[[ DATASET RECORDS open ]]

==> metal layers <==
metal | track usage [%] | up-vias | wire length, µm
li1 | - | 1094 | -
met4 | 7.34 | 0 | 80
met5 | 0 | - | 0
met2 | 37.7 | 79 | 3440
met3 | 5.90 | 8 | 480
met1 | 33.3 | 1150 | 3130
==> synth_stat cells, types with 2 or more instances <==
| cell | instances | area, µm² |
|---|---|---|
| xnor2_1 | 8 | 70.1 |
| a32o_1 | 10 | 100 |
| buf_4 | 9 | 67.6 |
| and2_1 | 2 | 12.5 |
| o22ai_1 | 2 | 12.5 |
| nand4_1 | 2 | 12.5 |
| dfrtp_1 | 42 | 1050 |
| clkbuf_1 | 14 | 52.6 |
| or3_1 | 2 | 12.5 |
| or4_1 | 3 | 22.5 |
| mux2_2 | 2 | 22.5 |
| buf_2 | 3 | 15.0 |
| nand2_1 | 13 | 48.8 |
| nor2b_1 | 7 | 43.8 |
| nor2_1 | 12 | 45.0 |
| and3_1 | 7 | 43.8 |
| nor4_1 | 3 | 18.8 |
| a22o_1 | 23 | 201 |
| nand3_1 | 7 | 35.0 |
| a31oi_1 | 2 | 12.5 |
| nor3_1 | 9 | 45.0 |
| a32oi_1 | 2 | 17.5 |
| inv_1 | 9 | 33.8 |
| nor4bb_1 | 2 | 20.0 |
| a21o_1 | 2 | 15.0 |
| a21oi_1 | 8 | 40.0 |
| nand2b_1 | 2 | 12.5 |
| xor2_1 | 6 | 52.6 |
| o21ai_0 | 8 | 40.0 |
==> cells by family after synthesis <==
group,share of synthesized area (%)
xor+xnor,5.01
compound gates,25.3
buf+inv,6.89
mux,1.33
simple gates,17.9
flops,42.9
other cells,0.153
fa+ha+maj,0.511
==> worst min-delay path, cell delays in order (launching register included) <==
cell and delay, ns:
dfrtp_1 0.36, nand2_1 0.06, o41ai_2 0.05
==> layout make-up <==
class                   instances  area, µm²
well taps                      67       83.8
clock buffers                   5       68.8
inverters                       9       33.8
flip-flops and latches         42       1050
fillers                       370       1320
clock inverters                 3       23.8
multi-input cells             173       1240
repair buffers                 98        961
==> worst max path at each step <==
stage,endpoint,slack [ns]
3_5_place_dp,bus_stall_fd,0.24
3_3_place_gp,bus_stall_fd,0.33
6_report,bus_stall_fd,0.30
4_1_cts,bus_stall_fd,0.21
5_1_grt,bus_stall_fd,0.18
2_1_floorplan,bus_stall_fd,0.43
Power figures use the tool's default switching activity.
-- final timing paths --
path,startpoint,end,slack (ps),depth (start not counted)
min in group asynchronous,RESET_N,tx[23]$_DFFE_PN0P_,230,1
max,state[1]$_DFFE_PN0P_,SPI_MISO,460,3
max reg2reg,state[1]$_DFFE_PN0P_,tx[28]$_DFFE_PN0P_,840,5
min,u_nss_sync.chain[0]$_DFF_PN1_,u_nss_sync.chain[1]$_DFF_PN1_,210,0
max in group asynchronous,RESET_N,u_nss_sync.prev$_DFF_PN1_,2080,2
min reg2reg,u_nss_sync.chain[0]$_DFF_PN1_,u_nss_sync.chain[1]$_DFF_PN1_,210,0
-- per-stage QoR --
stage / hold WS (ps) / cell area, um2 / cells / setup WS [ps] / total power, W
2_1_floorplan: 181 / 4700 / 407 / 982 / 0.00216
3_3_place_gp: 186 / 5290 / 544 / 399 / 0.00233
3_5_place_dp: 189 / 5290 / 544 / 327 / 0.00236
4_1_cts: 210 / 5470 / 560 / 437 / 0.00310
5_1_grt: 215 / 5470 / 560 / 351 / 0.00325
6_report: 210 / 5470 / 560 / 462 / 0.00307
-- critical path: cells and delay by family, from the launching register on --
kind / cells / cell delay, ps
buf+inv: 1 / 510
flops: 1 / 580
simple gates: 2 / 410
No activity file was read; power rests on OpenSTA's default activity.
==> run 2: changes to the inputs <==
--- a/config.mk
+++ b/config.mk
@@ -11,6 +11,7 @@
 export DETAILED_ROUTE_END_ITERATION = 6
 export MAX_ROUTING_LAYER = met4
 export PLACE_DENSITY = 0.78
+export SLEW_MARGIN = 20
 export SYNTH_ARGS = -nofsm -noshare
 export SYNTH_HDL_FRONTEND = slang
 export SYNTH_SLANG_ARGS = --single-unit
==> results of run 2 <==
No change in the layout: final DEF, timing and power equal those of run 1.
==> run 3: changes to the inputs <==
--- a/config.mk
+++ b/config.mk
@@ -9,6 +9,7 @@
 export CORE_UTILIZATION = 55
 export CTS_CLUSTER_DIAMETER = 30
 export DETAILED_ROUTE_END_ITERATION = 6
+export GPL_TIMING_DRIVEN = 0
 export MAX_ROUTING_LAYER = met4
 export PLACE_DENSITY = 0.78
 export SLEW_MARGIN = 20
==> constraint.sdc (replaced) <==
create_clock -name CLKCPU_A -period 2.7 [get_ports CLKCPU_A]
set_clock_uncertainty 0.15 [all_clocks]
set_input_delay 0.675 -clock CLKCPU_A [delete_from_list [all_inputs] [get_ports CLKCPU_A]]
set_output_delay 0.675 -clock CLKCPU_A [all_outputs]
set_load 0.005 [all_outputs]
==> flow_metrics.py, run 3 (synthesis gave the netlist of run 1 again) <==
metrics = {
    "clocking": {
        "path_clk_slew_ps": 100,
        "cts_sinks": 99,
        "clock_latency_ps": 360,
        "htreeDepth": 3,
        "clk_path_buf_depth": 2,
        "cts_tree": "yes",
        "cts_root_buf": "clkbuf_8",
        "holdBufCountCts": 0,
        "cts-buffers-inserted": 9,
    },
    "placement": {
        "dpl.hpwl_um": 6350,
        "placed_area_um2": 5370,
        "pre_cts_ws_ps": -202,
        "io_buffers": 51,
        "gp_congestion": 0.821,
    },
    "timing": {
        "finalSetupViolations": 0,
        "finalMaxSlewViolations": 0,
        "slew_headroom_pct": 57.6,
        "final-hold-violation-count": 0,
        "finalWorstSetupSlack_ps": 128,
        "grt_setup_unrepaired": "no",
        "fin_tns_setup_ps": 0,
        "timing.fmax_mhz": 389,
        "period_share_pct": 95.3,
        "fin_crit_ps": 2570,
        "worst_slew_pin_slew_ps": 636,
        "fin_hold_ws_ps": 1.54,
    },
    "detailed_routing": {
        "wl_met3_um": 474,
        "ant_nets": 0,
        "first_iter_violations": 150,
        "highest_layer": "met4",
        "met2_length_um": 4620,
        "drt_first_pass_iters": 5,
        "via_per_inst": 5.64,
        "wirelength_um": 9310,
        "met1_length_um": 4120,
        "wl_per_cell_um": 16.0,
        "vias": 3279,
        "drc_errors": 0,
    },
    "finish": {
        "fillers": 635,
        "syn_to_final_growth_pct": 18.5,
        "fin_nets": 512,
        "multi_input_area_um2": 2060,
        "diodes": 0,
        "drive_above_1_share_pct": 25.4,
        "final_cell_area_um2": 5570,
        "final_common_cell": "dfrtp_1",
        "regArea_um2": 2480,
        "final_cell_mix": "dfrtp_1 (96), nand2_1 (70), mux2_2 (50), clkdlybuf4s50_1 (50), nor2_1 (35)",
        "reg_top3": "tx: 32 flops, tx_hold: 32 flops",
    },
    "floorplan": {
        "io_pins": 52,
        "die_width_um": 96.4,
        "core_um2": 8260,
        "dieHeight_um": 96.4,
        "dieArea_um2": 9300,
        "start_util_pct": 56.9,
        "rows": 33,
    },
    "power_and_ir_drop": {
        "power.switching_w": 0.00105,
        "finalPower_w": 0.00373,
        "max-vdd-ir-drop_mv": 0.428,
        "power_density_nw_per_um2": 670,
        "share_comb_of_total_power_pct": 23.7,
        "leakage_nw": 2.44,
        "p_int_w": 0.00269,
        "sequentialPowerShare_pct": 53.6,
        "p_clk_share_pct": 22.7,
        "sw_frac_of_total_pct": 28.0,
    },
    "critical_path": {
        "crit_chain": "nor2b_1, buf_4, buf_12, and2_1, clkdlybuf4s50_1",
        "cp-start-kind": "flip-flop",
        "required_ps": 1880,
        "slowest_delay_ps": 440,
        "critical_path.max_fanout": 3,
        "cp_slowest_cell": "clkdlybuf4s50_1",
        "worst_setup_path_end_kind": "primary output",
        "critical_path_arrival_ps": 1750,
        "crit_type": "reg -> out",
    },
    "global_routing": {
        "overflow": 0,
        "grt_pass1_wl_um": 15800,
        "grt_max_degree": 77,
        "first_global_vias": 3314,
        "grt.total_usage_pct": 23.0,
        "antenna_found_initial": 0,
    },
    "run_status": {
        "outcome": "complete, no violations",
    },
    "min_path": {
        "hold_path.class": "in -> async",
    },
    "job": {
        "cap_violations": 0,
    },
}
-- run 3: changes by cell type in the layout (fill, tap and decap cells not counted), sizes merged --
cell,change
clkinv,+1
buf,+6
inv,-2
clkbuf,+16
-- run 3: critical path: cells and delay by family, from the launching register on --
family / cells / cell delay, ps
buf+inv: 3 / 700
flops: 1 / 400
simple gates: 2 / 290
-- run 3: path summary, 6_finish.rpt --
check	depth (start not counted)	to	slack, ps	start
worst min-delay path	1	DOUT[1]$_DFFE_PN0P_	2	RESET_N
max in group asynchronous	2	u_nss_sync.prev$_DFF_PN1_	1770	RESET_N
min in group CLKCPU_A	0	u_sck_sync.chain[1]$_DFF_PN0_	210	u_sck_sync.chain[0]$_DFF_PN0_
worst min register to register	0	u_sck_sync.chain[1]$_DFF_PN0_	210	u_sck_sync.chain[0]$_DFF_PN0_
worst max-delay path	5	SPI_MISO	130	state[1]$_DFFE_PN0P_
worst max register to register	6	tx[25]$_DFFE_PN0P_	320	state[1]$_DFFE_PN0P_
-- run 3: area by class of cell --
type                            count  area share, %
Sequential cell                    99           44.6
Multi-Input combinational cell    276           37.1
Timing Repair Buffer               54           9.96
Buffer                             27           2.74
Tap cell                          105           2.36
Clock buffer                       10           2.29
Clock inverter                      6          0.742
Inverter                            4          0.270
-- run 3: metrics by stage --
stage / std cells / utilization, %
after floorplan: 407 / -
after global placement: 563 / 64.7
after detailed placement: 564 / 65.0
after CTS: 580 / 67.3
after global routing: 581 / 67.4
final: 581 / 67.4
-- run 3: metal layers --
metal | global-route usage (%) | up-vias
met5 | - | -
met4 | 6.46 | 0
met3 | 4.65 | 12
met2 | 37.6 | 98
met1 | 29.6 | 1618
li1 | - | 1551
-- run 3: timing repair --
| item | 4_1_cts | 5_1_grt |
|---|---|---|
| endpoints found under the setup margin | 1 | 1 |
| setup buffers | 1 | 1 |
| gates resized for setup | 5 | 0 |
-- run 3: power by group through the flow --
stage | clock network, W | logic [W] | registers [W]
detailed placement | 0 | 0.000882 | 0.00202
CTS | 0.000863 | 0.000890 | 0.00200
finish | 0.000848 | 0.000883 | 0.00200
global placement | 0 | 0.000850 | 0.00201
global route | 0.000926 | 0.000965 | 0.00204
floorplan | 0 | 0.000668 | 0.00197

[[ DATASET RECORDS closed ]]

- **PROBLEM TO SOLVE**
Which lines above contain the word "after"? Copy each of them.

- **TASK RESPONSE**
==> cells by family after synthesis <==
after floorplan: 407 / -
after global placement: 563 / 64.7
after detailed placement: 564 / 65.0
after CTS: 580 / 67.3
after global routing: 581 / 67.4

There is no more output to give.